:: Directions for this task ::
Repeat the lines below exactly as written, please, from the line with "run 3: final" to the line with "0.432 | 1.37 |", both lines included, and no others.
++++++++++
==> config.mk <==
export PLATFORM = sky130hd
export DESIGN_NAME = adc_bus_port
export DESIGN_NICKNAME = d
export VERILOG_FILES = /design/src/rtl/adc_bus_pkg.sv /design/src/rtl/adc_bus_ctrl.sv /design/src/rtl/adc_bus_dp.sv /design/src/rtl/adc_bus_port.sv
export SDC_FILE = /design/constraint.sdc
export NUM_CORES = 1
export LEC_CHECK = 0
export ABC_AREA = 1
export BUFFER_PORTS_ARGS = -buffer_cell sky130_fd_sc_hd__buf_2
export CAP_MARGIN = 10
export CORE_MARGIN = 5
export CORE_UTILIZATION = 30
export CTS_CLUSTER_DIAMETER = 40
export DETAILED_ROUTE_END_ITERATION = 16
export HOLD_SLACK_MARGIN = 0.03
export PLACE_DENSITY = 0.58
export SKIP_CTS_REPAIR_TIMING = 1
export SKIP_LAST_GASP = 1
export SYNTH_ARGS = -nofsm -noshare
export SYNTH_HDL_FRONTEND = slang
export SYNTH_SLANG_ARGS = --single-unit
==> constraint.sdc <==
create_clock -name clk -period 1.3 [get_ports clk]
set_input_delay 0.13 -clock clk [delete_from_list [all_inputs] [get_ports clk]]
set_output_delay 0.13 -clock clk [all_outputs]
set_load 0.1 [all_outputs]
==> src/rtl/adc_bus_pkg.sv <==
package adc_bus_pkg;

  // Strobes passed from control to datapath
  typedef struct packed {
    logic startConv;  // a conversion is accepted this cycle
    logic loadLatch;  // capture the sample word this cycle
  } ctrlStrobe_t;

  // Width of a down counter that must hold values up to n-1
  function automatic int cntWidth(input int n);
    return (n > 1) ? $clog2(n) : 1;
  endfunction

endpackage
++++++++++
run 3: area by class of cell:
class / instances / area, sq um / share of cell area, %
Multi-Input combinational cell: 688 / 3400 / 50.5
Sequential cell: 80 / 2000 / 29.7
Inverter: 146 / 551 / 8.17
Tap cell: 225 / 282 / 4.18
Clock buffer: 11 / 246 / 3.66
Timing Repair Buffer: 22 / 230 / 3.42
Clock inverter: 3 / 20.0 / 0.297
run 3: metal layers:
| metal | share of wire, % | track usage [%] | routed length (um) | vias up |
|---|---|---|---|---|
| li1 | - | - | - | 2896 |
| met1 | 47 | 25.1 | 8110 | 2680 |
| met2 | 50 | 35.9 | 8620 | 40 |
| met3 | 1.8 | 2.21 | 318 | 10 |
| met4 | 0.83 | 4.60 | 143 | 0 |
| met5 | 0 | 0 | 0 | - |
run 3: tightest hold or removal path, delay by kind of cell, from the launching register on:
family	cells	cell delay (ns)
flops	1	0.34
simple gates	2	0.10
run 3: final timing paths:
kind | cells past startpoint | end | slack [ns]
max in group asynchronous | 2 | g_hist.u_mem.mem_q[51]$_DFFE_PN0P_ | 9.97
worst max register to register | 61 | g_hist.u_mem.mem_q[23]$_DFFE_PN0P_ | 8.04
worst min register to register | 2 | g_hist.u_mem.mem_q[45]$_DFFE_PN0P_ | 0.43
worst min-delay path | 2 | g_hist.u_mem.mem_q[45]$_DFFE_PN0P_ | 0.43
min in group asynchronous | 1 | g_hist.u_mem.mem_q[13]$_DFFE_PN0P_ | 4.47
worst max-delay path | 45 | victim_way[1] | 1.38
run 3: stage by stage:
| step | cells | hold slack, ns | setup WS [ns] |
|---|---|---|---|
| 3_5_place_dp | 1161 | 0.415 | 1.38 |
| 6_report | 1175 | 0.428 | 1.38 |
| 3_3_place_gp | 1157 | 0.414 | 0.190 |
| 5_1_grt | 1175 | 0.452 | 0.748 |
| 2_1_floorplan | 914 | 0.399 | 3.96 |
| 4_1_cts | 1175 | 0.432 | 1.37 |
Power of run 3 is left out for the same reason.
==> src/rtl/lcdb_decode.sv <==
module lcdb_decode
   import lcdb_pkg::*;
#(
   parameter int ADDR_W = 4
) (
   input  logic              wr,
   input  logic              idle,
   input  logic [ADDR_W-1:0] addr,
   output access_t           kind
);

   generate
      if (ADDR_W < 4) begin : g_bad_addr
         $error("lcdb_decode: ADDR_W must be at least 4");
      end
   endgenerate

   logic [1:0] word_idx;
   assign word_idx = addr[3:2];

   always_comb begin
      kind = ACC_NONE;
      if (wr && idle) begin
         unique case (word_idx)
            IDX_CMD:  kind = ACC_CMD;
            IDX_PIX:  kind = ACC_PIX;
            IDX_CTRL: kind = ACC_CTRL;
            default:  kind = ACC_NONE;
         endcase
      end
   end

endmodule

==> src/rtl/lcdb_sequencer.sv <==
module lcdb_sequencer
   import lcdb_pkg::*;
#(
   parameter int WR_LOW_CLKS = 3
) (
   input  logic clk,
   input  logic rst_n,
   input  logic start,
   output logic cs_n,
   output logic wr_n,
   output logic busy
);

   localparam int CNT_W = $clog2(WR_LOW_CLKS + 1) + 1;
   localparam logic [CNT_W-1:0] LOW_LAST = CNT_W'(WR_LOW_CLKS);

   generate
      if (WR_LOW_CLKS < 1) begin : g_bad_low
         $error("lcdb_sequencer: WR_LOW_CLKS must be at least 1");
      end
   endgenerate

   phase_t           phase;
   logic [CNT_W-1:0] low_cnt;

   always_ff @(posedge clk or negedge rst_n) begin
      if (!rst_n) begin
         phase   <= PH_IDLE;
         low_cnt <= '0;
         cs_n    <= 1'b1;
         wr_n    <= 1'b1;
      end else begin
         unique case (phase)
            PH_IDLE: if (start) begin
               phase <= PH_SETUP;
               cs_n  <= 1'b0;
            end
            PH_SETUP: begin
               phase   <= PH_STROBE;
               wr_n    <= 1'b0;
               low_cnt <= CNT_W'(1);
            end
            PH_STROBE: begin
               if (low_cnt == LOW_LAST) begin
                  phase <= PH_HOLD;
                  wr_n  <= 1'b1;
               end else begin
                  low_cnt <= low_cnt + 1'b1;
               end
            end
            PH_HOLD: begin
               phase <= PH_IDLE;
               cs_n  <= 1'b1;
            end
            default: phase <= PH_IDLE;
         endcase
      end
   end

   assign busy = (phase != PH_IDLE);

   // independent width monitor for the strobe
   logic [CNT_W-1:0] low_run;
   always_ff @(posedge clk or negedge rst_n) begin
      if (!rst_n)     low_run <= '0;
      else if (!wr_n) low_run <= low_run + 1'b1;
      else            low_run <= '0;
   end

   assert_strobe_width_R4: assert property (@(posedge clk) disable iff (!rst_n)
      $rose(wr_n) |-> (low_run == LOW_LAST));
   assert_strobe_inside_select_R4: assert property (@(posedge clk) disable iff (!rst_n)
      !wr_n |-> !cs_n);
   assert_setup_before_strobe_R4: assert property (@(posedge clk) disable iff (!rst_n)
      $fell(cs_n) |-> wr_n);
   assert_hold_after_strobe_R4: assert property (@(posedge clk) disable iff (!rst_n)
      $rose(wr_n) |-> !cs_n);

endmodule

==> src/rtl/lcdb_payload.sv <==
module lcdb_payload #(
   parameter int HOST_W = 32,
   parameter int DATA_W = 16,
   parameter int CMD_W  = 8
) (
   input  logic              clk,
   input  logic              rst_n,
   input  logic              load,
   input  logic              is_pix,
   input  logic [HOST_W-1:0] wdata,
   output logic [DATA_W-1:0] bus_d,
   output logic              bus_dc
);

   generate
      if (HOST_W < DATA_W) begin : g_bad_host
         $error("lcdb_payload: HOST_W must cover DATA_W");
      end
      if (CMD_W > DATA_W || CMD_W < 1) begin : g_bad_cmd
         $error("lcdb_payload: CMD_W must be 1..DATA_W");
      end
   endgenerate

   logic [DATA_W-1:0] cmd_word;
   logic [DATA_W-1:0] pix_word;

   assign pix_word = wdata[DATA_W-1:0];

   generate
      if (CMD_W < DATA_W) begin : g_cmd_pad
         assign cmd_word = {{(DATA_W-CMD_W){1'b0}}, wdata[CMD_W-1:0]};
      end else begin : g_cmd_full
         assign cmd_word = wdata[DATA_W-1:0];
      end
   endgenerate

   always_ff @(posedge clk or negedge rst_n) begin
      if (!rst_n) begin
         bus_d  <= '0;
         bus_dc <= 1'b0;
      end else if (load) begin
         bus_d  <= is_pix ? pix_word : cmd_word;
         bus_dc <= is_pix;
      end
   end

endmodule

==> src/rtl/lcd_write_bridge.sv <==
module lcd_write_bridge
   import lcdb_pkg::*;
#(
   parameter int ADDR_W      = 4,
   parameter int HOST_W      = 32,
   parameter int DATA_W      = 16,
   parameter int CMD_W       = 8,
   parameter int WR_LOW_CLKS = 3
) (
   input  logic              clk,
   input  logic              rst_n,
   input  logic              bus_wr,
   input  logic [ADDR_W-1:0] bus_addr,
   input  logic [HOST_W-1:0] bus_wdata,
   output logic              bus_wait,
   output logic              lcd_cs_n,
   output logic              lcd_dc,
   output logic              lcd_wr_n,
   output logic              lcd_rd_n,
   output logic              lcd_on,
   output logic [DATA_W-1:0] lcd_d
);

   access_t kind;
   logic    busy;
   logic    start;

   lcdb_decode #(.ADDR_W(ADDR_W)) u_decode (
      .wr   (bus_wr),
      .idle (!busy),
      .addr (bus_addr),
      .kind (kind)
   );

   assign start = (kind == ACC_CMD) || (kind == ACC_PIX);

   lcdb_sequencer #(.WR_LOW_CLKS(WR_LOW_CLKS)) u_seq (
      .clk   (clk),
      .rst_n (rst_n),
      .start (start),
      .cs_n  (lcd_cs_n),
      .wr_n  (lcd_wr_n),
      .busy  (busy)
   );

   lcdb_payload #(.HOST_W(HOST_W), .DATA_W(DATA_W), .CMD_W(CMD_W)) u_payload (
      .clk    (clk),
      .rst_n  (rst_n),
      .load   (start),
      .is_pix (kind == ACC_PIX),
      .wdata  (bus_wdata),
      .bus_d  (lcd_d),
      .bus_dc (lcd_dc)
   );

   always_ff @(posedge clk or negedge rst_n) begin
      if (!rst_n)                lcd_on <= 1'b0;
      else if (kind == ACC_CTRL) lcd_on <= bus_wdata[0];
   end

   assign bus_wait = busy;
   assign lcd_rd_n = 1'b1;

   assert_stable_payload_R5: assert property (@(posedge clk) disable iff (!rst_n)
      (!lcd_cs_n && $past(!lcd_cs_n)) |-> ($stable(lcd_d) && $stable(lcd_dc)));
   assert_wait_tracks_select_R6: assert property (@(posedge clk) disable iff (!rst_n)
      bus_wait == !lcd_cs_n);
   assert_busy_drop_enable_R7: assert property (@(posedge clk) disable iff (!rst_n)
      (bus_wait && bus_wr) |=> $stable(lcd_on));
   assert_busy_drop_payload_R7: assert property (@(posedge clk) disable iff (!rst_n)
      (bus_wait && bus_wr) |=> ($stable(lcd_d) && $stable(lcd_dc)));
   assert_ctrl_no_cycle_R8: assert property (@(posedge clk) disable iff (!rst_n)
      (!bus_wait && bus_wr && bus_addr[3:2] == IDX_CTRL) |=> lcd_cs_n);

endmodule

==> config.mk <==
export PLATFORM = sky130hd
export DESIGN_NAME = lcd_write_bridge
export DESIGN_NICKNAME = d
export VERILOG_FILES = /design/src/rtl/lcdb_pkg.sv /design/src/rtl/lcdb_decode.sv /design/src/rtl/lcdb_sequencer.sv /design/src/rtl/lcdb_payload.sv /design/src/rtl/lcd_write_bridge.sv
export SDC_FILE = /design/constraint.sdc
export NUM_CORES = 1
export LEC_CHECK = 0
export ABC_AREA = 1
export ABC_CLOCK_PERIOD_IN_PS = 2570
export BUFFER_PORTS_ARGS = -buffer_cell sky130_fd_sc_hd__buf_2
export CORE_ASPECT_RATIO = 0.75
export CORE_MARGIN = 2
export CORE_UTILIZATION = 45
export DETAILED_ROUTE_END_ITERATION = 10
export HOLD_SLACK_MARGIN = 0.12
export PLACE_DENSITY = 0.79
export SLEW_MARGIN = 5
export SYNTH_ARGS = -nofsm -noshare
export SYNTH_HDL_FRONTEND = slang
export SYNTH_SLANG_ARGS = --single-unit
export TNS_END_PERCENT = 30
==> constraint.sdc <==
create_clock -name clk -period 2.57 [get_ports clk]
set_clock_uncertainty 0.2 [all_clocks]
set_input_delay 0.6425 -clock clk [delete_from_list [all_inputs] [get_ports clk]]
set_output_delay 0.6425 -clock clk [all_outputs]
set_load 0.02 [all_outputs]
++++++++++
:: Answer space ::
run 3: final timing paths:
kind | cells past startpoint | end | slack [ns]
max in group asynchronous | 2 | g_hist.u_mem.mem_q[51]$_DFFE_PN0P_ | 9.97
worst max register to register | 61 | g_hist.u_mem.mem_q[23]$_DFFE_PN0P_ | 8.04
worst min register to register | 2 | g_hist.u_mem.mem_q[45]$_DFFE_PN0P_ | 0.43
worst min-delay path | 2 | g_hist.u_mem.mem_q[45]$_DFFE_PN0P_ | 0.43
min in group asynchronous | 1 | g_hist.u_mem.mem_q[13]$_DFFE_PN0P_ | 4.47
worst max-delay path | 45 | victim_way[1] | 1.38
run 3: stage by stage:
| step | cells | hold slack, ns | setup WS [ns] |
|---|---|---|---|
| 3_5_place_dp | 1161 | 0.415 | 1.38 |
| 6_report | 1175 | 0.428 | 1.38 |
| 3_3_place_gp | 1157 | 0.414 | 0.190 |
| 5_1_grt | 1175 | 0.452 | 0.748 |
| 2_1_floorplan | 914 | 0.399 | 3.96 |
| 4_1_cts | 1175 | 0.432 | 1.37 |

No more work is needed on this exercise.